Task statement:
Copy all entries exactly.

Working data:
`src/rtl/hack_boot_loader.sv`:
```
// Boot loader for the Hack computer: receives a length-prefixed byte stream and
// writes 16-bit words into instruction RAM, holding the CPU in reset until done.
module hack_boot_loader #(
    parameter int ROM_DEPTH      = 32768,
    parameter int TIMEOUT_CYCLES = 65535
) (
    input  logic        i_CLK,
    input  logic        i_RESET_n,
    input  logic [7:0]  i_Byte,
    input  logic        i_Byte_Valid,
    output logic        o_Byte_Ready,
    input  logic        i_Reload,
    output logic [15:0] o_Rom_Address,
    output logic [15:0] o_Rom_Data,
    output logic        o_Rom_Write_EN,
    output logic        o_CPU_RESET_n,
    output logic        o_Busy,
    output logic        o_Error,
    output logic [2:0]  o_State
);

    localparam int TW = $clog2(TIMEOUT_CYCLES + 1);

    typedef enum logic [2:0] {
        ST_LEN_HI = 3'd0,
        ST_LEN_LO = 3'd1,
        ST_DAT_HI = 3'd2,
        ST_DAT_LO = 3'd3,
        ST_WRITE  = 3'd4,
        ST_RUN    = 3'd5,
        ST_ERROR  = 3'd6
    } state_t;

    state_t          r_state;
    state_t          w_next;
    logic [7:0]      r_len_hi;
    logic [7:0]      r_dat_hi;
    logic [15:0]     r_len;
    logic [15:0]     r_idx;
    logic [15:0]     r_addr;
    logic [15:0]     r_data;
    logic [TW-1:0]   r_timer;

    logic            w_xfer;
    logic [15:0]     w_len;
    logic            w_len_big;
    logic            w_last;
    logic            w_timed_state;
    logic            w_timeout;

    // A byte moves only when the source offers it (valid) and the loader is in a
    // receive state (ready); ready depends on registered state alone.
    assign o_Byte_Ready  = (r_state == ST_LEN_HI) || (r_state == ST_LEN_LO) ||
                           (r_state == ST_DAT_HI) || (r_state == ST_DAT_LO);
    assign w_xfer        = i_Byte_Valid & o_Byte_Ready;
    assign w_len         = {r_len_hi, i_Byte};
    assign w_len_big     = 32'(w_len) > 32'(ROM_DEPTH);
    assign w_last        = (r_idx == r_len - 16'd1);
    assign w_timed_state = (r_state == ST_LEN_LO) || (r_state == ST_DAT_HI) ||
                           (r_state == ST_DAT_LO);
    assign w_timeout     = w_timed_state && !w_xfer &&
                           (32'(r_timer) == 32'(TIMEOUT_CYCLES - 1));

    assign o_Rom_Write_EN = (r_state == ST_WRITE);
    assign o_CPU_RESET_n  = (r_state == ST_RUN);
    assign o_Busy         = (r_state != ST_RUN) && (r_state != ST_ERROR);
    assign o_Error        = (r_state == ST_ERROR);
    assign o_Rom_Address  = r_addr;
    assign o_Rom_Data     = r_data;
    assign o_State        = r_state;

    always_ff @(posedge i_CLK or negedge i_RESET_n) begin
        if (!i_RESET_n) r_state <= ST_LEN_HI;
        else            r_state <= w_next;
    end

    always_comb begin
        w_next = r_state;
        case (r_state)
            ST_LEN_HI: if (w_xfer) w_next = ST_LEN_LO;
            ST_LEN_LO: begin
                if (w_xfer) begin
                    if (w_len == 16'd0)  w_next = ST_RUN;
                    else if (w_len_big)  w_next = ST_ERROR;
                    else                 w_next = ST_DAT_HI;
                end else if (w_timeout) begin
                    w_next = ST_ERROR;
                end
            end
            ST_DAT_HI: begin
                if (w_xfer)         w_next = ST_DAT_LO;
                else if (w_timeout) w_next = ST_ERROR;
            end
            ST_DAT_LO: begin
                if (w_xfer)         w_next = ST_WRITE;
                else if (w_timeout) w_next = ST_ERROR;
            end
            ST_WRITE:  w_next = w_last ? ST_RUN : ST_DAT_HI;
            ST_RUN:    if (i_Reload) w_next = ST_LEN_HI;
            ST_ERROR:  if (i_Reload) w_next = ST_LEN_HI;
            default:   w_next = ST_LEN_HI;
        endcase
    end

    // Idle timer only runs while a load is mid-stream; LEN_HI waits forever.
    always_ff @(posedge i_CLK or negedge i_RESET_n) begin
        if (!i_RESET_n)                             r_timer <= '0;
        else if (w_timed_state && !w_xfer && !w_timeout) r_timer <= r_timer + 1'b1;
        else                                        r_timer <= '0;
    end

    always_ff @(posedge i_CLK or negedge i_RESET_n) begin
        if (!i_RESET_n) begin
            r_len_hi <= '0;
            r_dat_hi <= '0;
            r_len    <= '0;
            r_idx    <= '0;
            r_addr   <= '0;
            r_data   <= '0;
        end else begin
            case (r_state)
                ST_LEN_HI: if (w_xfer) r_len_hi <= i_Byte;
                ST_LEN_LO: begin
                    if (w_xfer) begin
                        r_len <= w_len;
                        r_idx <= '0;
                    end
                end
                ST_DAT_HI: if (w_xfer) r_dat_hi <= i_Byte;
                // Address and data are captured here so they stay stable between writes.
                ST_DAT_LO: begin
                    if (w_xfer) begin
                        r_addr <= r_idx;
                        r_data <= {r_dat_hi, i_Byte};
                    end
                end
                ST_WRITE:  if (!w_last) r_idx <= r_idx + 16'd1;
                default:   ;
            endcase
        end
    end

endmodule

```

Answer space:
`src/rtl/hack_boot_loader.sv`:
```
// Boot loader for the Hack computer: receives a length-prefixed byte stream and
// writes 16-bit words into instruction RAM, holding the CPU in reset until done.
module hack_boot_loader #(
    parameter int ROM_DEPTH      = 32768,
    parameter int TIMEOUT_CYCLES = 65535
) (
    input  logic        i_CLK,
    input  logic        i_RESET_n,
    input  logic [7:0]  i_Byte,
    input  logic        i_Byte_Valid,
    output logic        o_Byte_Ready,
    input  logic        i_Reload,
    output logic [15:0] o_Rom_Address,
    output logic [15:0] o_Rom_Data,
    output logic        o_Rom_Write_EN,
    output logic        o_CPU_RESET_n,
    output logic        o_Busy,
    output logic        o_Error,
    output logic [2:0]  o_State
);

    localparam int TW = $clog2(TIMEOUT_CYCLES + 1);

    typedef enum logic [2:0] {
        ST_LEN_HI = 3'd0,
        ST_LEN_LO = 3'd1,
        ST_DAT_HI = 3'd2,
        ST_DAT_LO = 3'd3,
        ST_WRITE  = 3'd4,
        ST_RUN    = 3'd5,
        ST_ERROR  = 3'd6
    } state_t;

    state_t          r_state;
    state_t          w_next;
    logic [7:0]      r_len_hi;
    logic [7:0]      r_dat_hi;
    logic [15:0]     r_len;
    logic [15:0]     r_idx;
    logic [15:0]     r_addr;
    logic [15:0]     r_data;
    logic [TW-1:0]   r_timer;

    logic            w_xfer;
    logic [15:0]     w_len;
    logic            w_len_big;
    logic            w_last;
    logic            w_timed_state;
    logic            w_timeout;

    // A byte moves only when the source offers it (valid) and the loader is in a
    // receive state (ready); ready depends on registered state alone.
    assign o_Byte_Ready  = (r_state == ST_LEN_HI) || (r_state == ST_LEN_LO) ||
                           (r_state == ST_DAT_HI) || (r_state == ST_DAT_LO);
    assign w_xfer        = i_Byte_Valid & o_Byte_Ready;
    assign w_len         = {r_len_hi, i_Byte};
    assign w_len_big     = 32'(w_len) > 32'(ROM_DEPTH);
    assign w_last        = (r_idx == r_len - 16'd1);
    assign w_timed_state = (r_state == ST_LEN_LO) || (r_state == ST_DAT_HI) ||
                           (r_state == ST_DAT_LO);
    assign w_timeout     = w_timed_state && !w_xfer &&
                           (32'(r_timer) == 32'(TIMEOUT_CYCLES - 1));

    assign o_Rom_Write_EN = (r_state == ST_WRITE);
    assign o_CPU_RESET_n  = (r_state == ST_RUN);
    assign o_Busy         = (r_state != ST_RUN) && (r_state != ST_ERROR);
    assign o_Error        = (r_state == ST_ERROR);
    assign o_Rom_Address  = r_addr;
    assign o_Rom_Data     = r_data;
    assign o_State        = r_state;

    always_ff @(posedge i_CLK or negedge i_RESET_n) begin
        if (!i_RESET_n) r_state <= ST_LEN_HI;
        else            r_state <= w_next;
    end

    always_comb begin
        w_next = r_state;
        case (r_state)
            ST_LEN_HI: if (w_xfer) w_next = ST_LEN_LO;
            ST_LEN_LO: begin
                if (w_xfer) begin
                    if (w_len == 16'd0)  w_next = ST_RUN;
                    else if (w_len_big)  w_next = ST_ERROR;
                    else                 w_next = ST_DAT_HI;
                end else if (w_timeout) begin
                    w_next = ST_ERROR;
                end
            end
            ST_DAT_HI: begin
                if (w_xfer)         w_next = ST_DAT_LO;
                else if (w_timeout) w_next = ST_ERROR;
            end
            ST_DAT_LO: begin
                if (w_xfer)         w_next = ST_WRITE;
                else if (w_timeout) w_next = ST_ERROR;
            end
            ST_WRITE:  w_next = w_last ? ST_RUN : ST_DAT_HI;
            ST_RUN:    if (i_Reload) w_next = ST_LEN_HI;
            ST_ERROR:  if (i_Reload) w_next = ST_LEN_HI;
            default:   w_next = ST_LEN_HI;
        endcase
    end

    // Idle timer only runs while a load is mid-stream; LEN_HI waits forever.
    always_ff @(posedge i_CLK or negedge i_RESET_n) begin
        if (!i_RESET_n)                             r_timer <= '0;
        else if (w_timed_state && !w_xfer && !w_timeout) r_timer <= r_timer + 1'b1;
        else                                        r_timer <= '0;
    end

    always_ff @(posedge i_CLK or negedge i_RESET_n) begin
        if (!i_RESET_n) begin
            r_len_hi <= '0;
            r_dat_hi <= '0;
            r_len    <= '0;
            r_idx    <= '0;
            r_addr   <= '0;
            r_data   <= '0;
        end else begin
            case (r_state)
                ST_LEN_HI: if (w_xfer) r_len_hi <= i_Byte;
                ST_LEN_LO: begin
                    if (w_xfer) begin
                        r_len <= w_len;
                        r_idx <= '0;
                    end
                end
                ST_DAT_HI: if (w_xfer) r_dat_hi <= i_Byte;
                // Address and data are captured here so they stay stable between writes.
                ST_DAT_LO: begin
                    if (w_xfer) begin
                        r_addr <= r_idx;
                        r_data <= {r_dat_hi, i_Byte};
                    end
                end
                ST_WRITE:  if (!w_last) r_idx <= r_idx + 16'd1;
                default:   ;
            endcase
        end
    end

endmodule

```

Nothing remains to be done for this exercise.